Customer enters coffee house.
[Customer] A cappucinno please.
[Staff] No.
[Customer] Why ?
[Staff] There is no milk.
[Customer] Umm, but there is a shop next door that sells milk.
[Staff] Yes there is.
[Customer] Umm, so couldn’t you go and buy some ?
[Staff] No.
Exit customer.
Today I asked the administrator ( Russian for the manager of a restaurant, normally female, who sits and does no administrating all day) why they have no milk. She says as the supplier has not arrived, and there is no method to buy milk from the money in the till. But today I had my revenge ! I went and bought my own milk and for the reward I received a free coffee! I wonder if I should start taking my own food to restaurants now ….

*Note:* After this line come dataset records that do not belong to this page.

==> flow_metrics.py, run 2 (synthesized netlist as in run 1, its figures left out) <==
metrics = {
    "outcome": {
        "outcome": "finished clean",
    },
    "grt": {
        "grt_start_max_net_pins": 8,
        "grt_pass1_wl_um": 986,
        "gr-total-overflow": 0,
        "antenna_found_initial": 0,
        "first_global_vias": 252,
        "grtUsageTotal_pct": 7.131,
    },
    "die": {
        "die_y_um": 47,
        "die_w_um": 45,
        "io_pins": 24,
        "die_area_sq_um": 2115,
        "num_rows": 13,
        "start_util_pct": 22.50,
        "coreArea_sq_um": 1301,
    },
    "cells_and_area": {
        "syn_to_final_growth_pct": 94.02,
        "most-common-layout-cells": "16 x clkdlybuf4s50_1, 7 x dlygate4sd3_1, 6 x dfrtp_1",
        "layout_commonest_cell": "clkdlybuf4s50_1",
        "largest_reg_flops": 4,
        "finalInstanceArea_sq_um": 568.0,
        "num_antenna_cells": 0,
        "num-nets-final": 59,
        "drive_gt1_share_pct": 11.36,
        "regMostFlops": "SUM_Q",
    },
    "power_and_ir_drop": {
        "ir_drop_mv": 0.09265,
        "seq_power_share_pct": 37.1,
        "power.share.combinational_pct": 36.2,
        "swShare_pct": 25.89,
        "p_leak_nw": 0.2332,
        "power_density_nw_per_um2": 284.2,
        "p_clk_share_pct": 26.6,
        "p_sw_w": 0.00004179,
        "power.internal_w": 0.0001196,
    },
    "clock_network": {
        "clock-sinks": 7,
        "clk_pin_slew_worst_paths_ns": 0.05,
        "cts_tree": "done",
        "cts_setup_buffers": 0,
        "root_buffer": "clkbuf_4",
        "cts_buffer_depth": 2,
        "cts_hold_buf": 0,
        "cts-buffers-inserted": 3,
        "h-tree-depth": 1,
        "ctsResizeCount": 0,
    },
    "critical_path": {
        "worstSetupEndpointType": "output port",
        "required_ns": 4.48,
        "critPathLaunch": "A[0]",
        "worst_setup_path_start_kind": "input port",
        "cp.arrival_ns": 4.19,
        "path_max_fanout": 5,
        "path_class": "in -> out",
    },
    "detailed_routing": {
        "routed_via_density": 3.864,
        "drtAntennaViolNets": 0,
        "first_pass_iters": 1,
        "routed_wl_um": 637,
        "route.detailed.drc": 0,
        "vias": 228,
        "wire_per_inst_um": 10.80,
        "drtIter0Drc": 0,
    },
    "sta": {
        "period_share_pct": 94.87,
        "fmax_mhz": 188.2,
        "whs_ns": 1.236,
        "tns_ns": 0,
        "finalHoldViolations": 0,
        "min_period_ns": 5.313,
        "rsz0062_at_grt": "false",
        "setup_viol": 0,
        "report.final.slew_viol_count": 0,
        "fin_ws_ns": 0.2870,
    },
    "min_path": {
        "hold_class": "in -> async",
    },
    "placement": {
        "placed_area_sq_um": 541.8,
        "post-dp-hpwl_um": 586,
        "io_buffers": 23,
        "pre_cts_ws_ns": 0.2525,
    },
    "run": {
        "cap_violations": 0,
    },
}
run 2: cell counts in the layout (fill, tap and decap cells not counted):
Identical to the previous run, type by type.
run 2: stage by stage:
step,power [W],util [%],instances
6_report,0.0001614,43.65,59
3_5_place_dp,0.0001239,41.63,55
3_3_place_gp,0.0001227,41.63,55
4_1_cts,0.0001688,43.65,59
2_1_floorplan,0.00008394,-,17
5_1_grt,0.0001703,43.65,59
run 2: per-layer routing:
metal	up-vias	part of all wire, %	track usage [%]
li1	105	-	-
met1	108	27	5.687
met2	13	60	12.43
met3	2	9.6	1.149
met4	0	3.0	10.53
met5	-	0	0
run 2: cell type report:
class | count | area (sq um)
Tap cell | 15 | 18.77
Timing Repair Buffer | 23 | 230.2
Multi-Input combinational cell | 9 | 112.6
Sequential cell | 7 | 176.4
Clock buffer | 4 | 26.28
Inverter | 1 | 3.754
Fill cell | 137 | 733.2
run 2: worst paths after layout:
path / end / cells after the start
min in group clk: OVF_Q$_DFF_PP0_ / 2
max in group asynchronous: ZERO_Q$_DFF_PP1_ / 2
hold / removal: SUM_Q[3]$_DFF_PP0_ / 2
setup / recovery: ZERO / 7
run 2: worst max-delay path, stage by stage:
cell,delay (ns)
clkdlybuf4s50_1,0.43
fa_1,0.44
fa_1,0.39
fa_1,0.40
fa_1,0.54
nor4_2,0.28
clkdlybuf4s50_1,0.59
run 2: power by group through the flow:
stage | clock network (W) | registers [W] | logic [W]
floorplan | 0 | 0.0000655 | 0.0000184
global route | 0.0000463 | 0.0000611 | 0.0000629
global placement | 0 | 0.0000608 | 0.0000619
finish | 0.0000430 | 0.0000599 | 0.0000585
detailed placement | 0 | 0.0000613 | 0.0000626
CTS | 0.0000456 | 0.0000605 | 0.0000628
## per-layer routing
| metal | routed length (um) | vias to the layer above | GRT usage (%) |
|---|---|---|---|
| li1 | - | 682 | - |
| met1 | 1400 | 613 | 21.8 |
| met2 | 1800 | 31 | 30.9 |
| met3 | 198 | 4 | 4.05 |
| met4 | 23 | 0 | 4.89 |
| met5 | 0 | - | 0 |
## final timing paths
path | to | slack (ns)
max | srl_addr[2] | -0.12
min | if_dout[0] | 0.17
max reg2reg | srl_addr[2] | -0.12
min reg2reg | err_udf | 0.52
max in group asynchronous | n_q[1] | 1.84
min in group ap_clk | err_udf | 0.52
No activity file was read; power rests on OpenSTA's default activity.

Addendum: I return in the evening on the way home. The wonderful Anastasia has preserved my milk in the fridge. It is my milk. Moloko Marka ! Hooray, cappucinnos for me. Oh. What’s this, they have run ot of coffee ??? A coffee shop with no milk and no coffee !! Sacre Bleur ! This is almost as bad as the pivo bar that ran out of beer last week…
The flames grow higher
July 7, 2008
Ukraine likes its upscale references. One of which is ‘our chef has trained in Paris/Rome/Poltava’. Fidele had a special strawberry creme brulee in the recent strawberry season. When it arrived it resembled, ok it was, an angel delight moussey thing. I enquired where was the brulee? The waitress said, that’s a creme brulee, our chef trained in Paris. Fortunately , it was a short strawberry season.
The Jam Incident
April 5, 2007
There is one coffee house I go to all the time. It reminds me of those fine Viennese coffee houses with the tasty tortes. As a connoisseur of London’s fine cafes; Starbucks, Caffe Nero et al; ok I really mean Patisserie Valerie, Lauderee et al - I do miss the coffee a bit, so often I will be found here sipping my milky cappuccinos.
Anyways, opposite the big Shevchenko monument, the one with all the toiling peasants who clearly were not mending potholes in the road, is гостиная (pronounced Gastinaya sort of).

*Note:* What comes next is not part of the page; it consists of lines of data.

==> src/rtl/mux_word_serializer_pkg.sv <==
// Shared constants and FSM encoding for the mux word serializer.
//   SER_W : word width fed to the 8:1 mux
//   SEL_W : mux select width
//   state_t : two-state serializer FSM (idle / sending a word)
package mux_word_serializer_pkg;

   localparam int SER_W = 8;
   localparam int SEL_W = 3;

   typedef enum logic {
      ST_IDLE = 1'b0,
      ST_SEND = 1'b1
   } state_t;

endpackage

==> src/rtl/mux_word_serializer_mux.sv <==
// eight_one_mux: the 8:1 bit selector of the downstream datapath.
//   in  : 8-bit data word
//   sel : bit index
//   y   : in[sel]
module eight_one_mux (
   input  logic [7:0] in,
   input  logic [2:0] sel,
   output logic       y
);

   assign y = in[sel];

endmodule

==> src/rtl/mux_word_serializer.sv <==
// mux_word_serializer: parallel-to-serial sequencer around eight_one_mux.
// Accepts 8-bit words on a valid/ready handshake, holds the word on mux_in and
// walks sel from S to E, presenting one bit per accepted output beat.
//   clk, rst_n         : clock, async active-low reset
//   in_valid/in_ready  : upstream word handshake, in_data is the word
//   flush              : synchronous abort of the word in flight
//   mux_in, sel        : held word and bit index, wired to the mux
//   ser_bit            : mux output, mux_in[sel]
//   out_valid/out_ready: downstream bit handshake, out_last marks bit E
module mux_word_serializer
   import mux_word_serializer_pkg::*;
#(
   parameter bit MSB_FIRST = 1'b0
) (
   input  logic             clk,
   input  logic             rst_n,
   input  logic             in_valid,
   output logic             in_ready,
   input  logic [SER_W-1:0] in_data,
   input  logic             flush,
   output logic [SER_W-1:0] mux_in,
   output logic [SEL_W-1:0] sel,
   output logic             ser_bit,
   output logic             out_valid,
   input  logic             out_ready,
   output logic             out_last
);

   localparam logic [SEL_W-1:0] SEL_S = MSB_FIRST ? SEL_W'(SER_W-1) : '0;
   localparam logic [SEL_W-1:0] SEL_E = MSB_FIRST ? '0 : SEL_W'(SER_W-1);

   state_t state_q, state_d;
   logic   accept, xfer;

   assign out_valid = (state_q == ST_SEND);
   assign out_last  = out_valid & (sel == SEL_E);
   // Accepting on the last-bit transfer removes the idle bubble between words.
   assign in_ready  = ~out_valid | (out_last & out_ready & ~flush);
   assign accept    = in_valid & in_ready & ~flush;
   assign xfer      = out_valid & out_ready;

   always_comb begin
      state_d = state_q;
      if (flush)
         state_d = ST_IDLE;
      else if (accept)
         state_d = ST_SEND;
      else if (xfer && out_last)
         state_d = ST_IDLE;
   end

   always_ff @(posedge clk or negedge rst_n) begin
      if (!rst_n)
         state_q <= ST_IDLE;
      else
         state_q <= state_d;
   end

   // Word and index hold on flush and after the last bit; only an accept
   // reloads them, so sel never wraps past E.
   always_ff @(posedge clk or negedge rst_n) begin
      if (!rst_n) begin
         mux_in <= '0;
         sel    <= '0;
      end else if (accept) begin
         mux_in <= in_data;
         sel    <= SEL_S;
      end else if (xfer && !out_last && !flush) begin
         sel <= MSB_FIRST ? sel - SEL_W'(1) : sel + SEL_W'(1);
      end
   end

   eight_one_mux u_mux (
      .in  (mux_in),
      .sel (sel),
      .y   (ser_bit)
   );

endmodule

==> config.mk <==
export PLATFORM = sky130hd
export DESIGN_NAME = mux_word_serializer
export DESIGN_NICKNAME = d
export VERILOG_FILES = /design/src/rtl/mux_word_serializer_pkg.sv /design/src/rtl/mux_word_serializer_mux.sv /design/src/rtl/mux_word_serializer.sv
export SDC_FILE = /design/constraint.sdc
export NUM_CORES = 1
export LEC_CHECK = 0
export CAP_MARGIN = 25
export CORE_UTILIZATION = 35
export DETAILED_ROUTE_END_ITERATION = 7
export PLACE_DENSITY = 0.7
export SLEW_MARGIN = 10
export SYNTH_ARGS = -nofsm -noshare
export SYNTH_HDL_FRONTEND = slang
export SYNTH_HIERARCHICAL = 1
export SYNTH_SLANG_ARGS = --single-unit
==> constraint.sdc <==
create_clock -name clk -period 2.1 [get_ports clk]
set_clock_uncertainty 0.1 [all_clocks]
set_input_delay 0.525 -clock clk [delete_from_list [all_inputs] [get_ports clk]]
set_output_delay 0.525 -clock clk [all_outputs]
set_load 0.02 [all_outputs]
==> impl_metrics.py <==
metrics = {
    "floorplanning": {
        "fp.dieArea_um2": 1860,
        "rows": 14,
        "core_area_um2": 1540,
        "die_x_um": 43.1,
        "io_pins": 28,
        "fp.dieH_um": 43.1,
        "initial_core_util": 0.384,
    },
    "placed_design": {
        "dp_slack_ns": -0.269,
        "portBuffers": 27,
        "dp_cells": 98,
        "gp_congestion": 0.716,
        "placed_area_um2": 991,
    },
    "sta": {
        "max_freq_mhz": 447,
        "finalCriticalPeriod_ns": 2.24,
        "layout_setup_ws_ns": -0.139,
        "drv_slew": 0,
        "hold_viol_final": 0,
        "fin_crit_sh": 1.07,
        "rsz0062_at_grt": "true",
        "slew_headroom": 0.637,
        "tightest_slew_ns": 0.543,
        "final-setup-viol-count": 3,
    },
    "global_routing": {
        "grt_max_degree": 13,
        "grt_pass1_vias": 541,
        "grt_use_total": 0.169,
        "gr-total-overflow": 0,
        "grt_pass1_wl_um": 2210,
        "antenna_found_initial": 0,
    },
    "route": {
        "route.vias.total": 488,
        "wl_per_cell_um": 13.0,
        "drc": 0,
        "firstDrtPassIters": 3,
        "wirelength_um": 1350,
        "avgViaCountPerCell": 4.69,
        "dr.first_iter.drc_count": 3,
        "antenna_left": 0,
    },
    "outcome": {
        "failed_checks": "setup timing",
        "status": "finished, violations left",
    },
    "cts": {
        "cts_sinks": 12,
        "clock_latency_ns": 0.27,
        "clock_path_buffers": 2,
        "ctsHoldBuffers": 0,
        "numCtsBuffers": 3,
        "clk_pin_slew_ns": 0.07,
        "h-tree-depth": 1,
        "cts_root_buffer": "clkbuf_4",
        "cts_tree": "yes",
    },
    "cells_and_area": {
        "nets": 104,
        "drive_gt1_frac": 0.466,
        "design_area_um2": 1070,
        "stdcell_count": 104,
        "areaGrowthSynthToFinish_pct": 80.3,
        "antenna_cells": 0,
        "final_util": 0.692,
    },
    "synth": {
        "yosysMostFrequentCell": "dfrtp_1",
        "synth.area.top_cells": "dfrtp_1 (51%), mux2_2 (17%), mux4_1 (8.9%)",
        "synth_area_leader_cell": "dfrtp_1",
        "synth-seq-cells": 12,
        "synth_area_um2": 592,
        "synth_top_area_share": 0.507,
        "syn_area_per_cell_um2": 14.8,
        "synth_edf_count": 0,
        "syn_inst": 40,
        "synth_common_cells": "dfrtp_1 (12), mux2_2 (9), nor2_1 (5)",
        "yosys_warnings": 6,
        "synth.yosys.seq_area_share": 0.507,
        "synthArstFlopShare": 1.00,
        "syn_nets": 55,
        "synthDistinctLibCells": 14,
        "synth-main-ff-cell": "dfrtp_1",
    },
    "critical_path": {
        "crit_type": "reg -> out",
        "setup.worst_path.end_class": "output pin",
        "arrival_ns": 1.61,
        "cp-start-kind": "flip-flop",
        "crit_required_ns": 1.47,
        "cp_max_fo": 3,
    },
    "power_and_ir_drop": {
        "p_leak_nw": 0.473,
        "power_density_nw_per_um2": 809,
        "irDropWorstVdd_v": 0.000658,
    },
    "flow_run": {
        "cap_violations": 0,
    },
    "worst_hold_path": {
        "hold_class": "in -> async",
    },
}
[routing by layer]
metal  vias up  track usage  wire [um]
li1        239            -          -
met1       223        0.193        576
met2        22        0.281        661
met3         4       0.0255         80
met4         0        0.121         31
met5         -            0          0
[flip-flops by register name, summed over array words and instances, names as in the netlist]
register	count
mux_in	8
sel	3
out_valid	1
[worst paths after layout]
kind                                 from  cells past startpoint  slack, ns   endpoint
worst max-delay path               sel[0]                      3      -0.14    ser_bit
worst min-delay path                rst_n                      1       0.50     sel[0]
worst max register to register     sel[0]                      9       0.11  mux_in[1]
worst min register to register  mux_in[4]                      2       0.51  mux_in[4]
max in group asynchronous           rst_n                      1       1.04     sel[2]
min in group clk                mux_in[4]                      2       0.51  mux_in[4]
[timing repair]
action,CTS,global route
pin swaps,1,0
gates resized for setup,23,3
buffers inserted,2,0
endpoints found under the setup margin,3,12
cloned,0,0
endpoints found under the hold margin,0,0
[through the flow]
step / hold WS [ns] / setup TNS (ns) / power (mW)
after floorplan: 0.129 / 0 / 0.447
after global placement: 0.484 / -0.627 / 0.644
after detailed placement: 0.492 / -0.743 / 0.651
after CTS: 0.507 / -0.395 / 0.867
after global routing: 0.537 / -0.474 / 0.909
final: 0.505 / -0.280 / 0.863
[final cells by class]
type,instances,area [um2]
clock buffer,4,36.3
fill,116,474
multi-input combinational,27,302
sequential,12,300
tap,16,20.0
timing repair buffer,45,409
[logic make-up (layout without fill, tap and decap cells)]
group,Yosys count,after routing,synth area share
muxes,13,13,0.294
DFF,12,12,0.507
and+or+nand+nor,10,10,0.104
adders and majority gates,2,2,0.0423
AOI/OAI and AO/OA,1,1,0.0190
xor gates and xnor gates,1,1,0.0148
buffers and inverters,1,49,0.0190
[power breakdown]
part | internal (mW) | switching (mW) | leakage, nW
combinational | 0.233 | 0.150 | 0.305
sequential | 0.270 | 0.0298 | 0.147
clock | 0.105 | 0.0747 | 0.0210
[layout by cell type (no fill, tap or decap)]
master / instances
buf_2: 1
mux2_4: 1
buf_6: 4
and4bb_2: 1
dlygate4sd2_1: 1
nor2_1: 5
buf_4: 16
xnor2_1: 1
mux4_2: 2
nand3b_1: 1
mux2_2: 8
and2_1: 1
nor3b_2: 1
clkdlybuf4s50_1: 23
dfrtp_1: 12
mux2i_1: 2
nand2_1: 1
ha_4: 2
clkbuf_4: 3
clkbuf_8: 1
a21boi_2: 1
[worst max-delay path, cell delays in order (launching register included)]
cell	delay, ns
dfrtp_1	0.42
mux4_2	0.52
mux2_4	0.27
buf_6	0.13
Power figures use the tool's default switching activity.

This is a very pleasant place though the waitress quality is highly variable. Some are really nice, some look like they wish they were dead; or I was dead. Seems to be a strange capitalist system here. Spend lots of money doing a nice restaurant / bar etc, then be so hopeless at pleasing customers it can only be a tax dodge.
Luckily we’re there before 12 as breakfast cannot be served after 12, full stop. In the same way it’s open 24 hours but is closed till 10am. So we order our normal random selection of dubious breakfast delights. I order some apricot jam to go with my toast, along with the cold meats and cheese and coffees etc.
Of course we get 2 big plates of meats and cheese and a tiny plate of toast. Order more. Eat food. Chat about Misto. More coffee. Ready to leave. The jam arrives. Forgot all about that. Max says no, take it away. Doesn’t work. Max puts jam into waitresses’ hand. She puts it back. Max explains the jam is now no good as there is no toast. She puts it back. She walks away. We get the bill and do not leave the 2UAH for the jam. We just leave as we know what happens next. We see her go to the manageress.
Next day for breakfast of course we return as we’re scared of no waitress. The manageress serves us, and is quite pleasant. She is also training 3 new waitresses. So Max is responsible for those poor unemployed girls you see in Kharkov.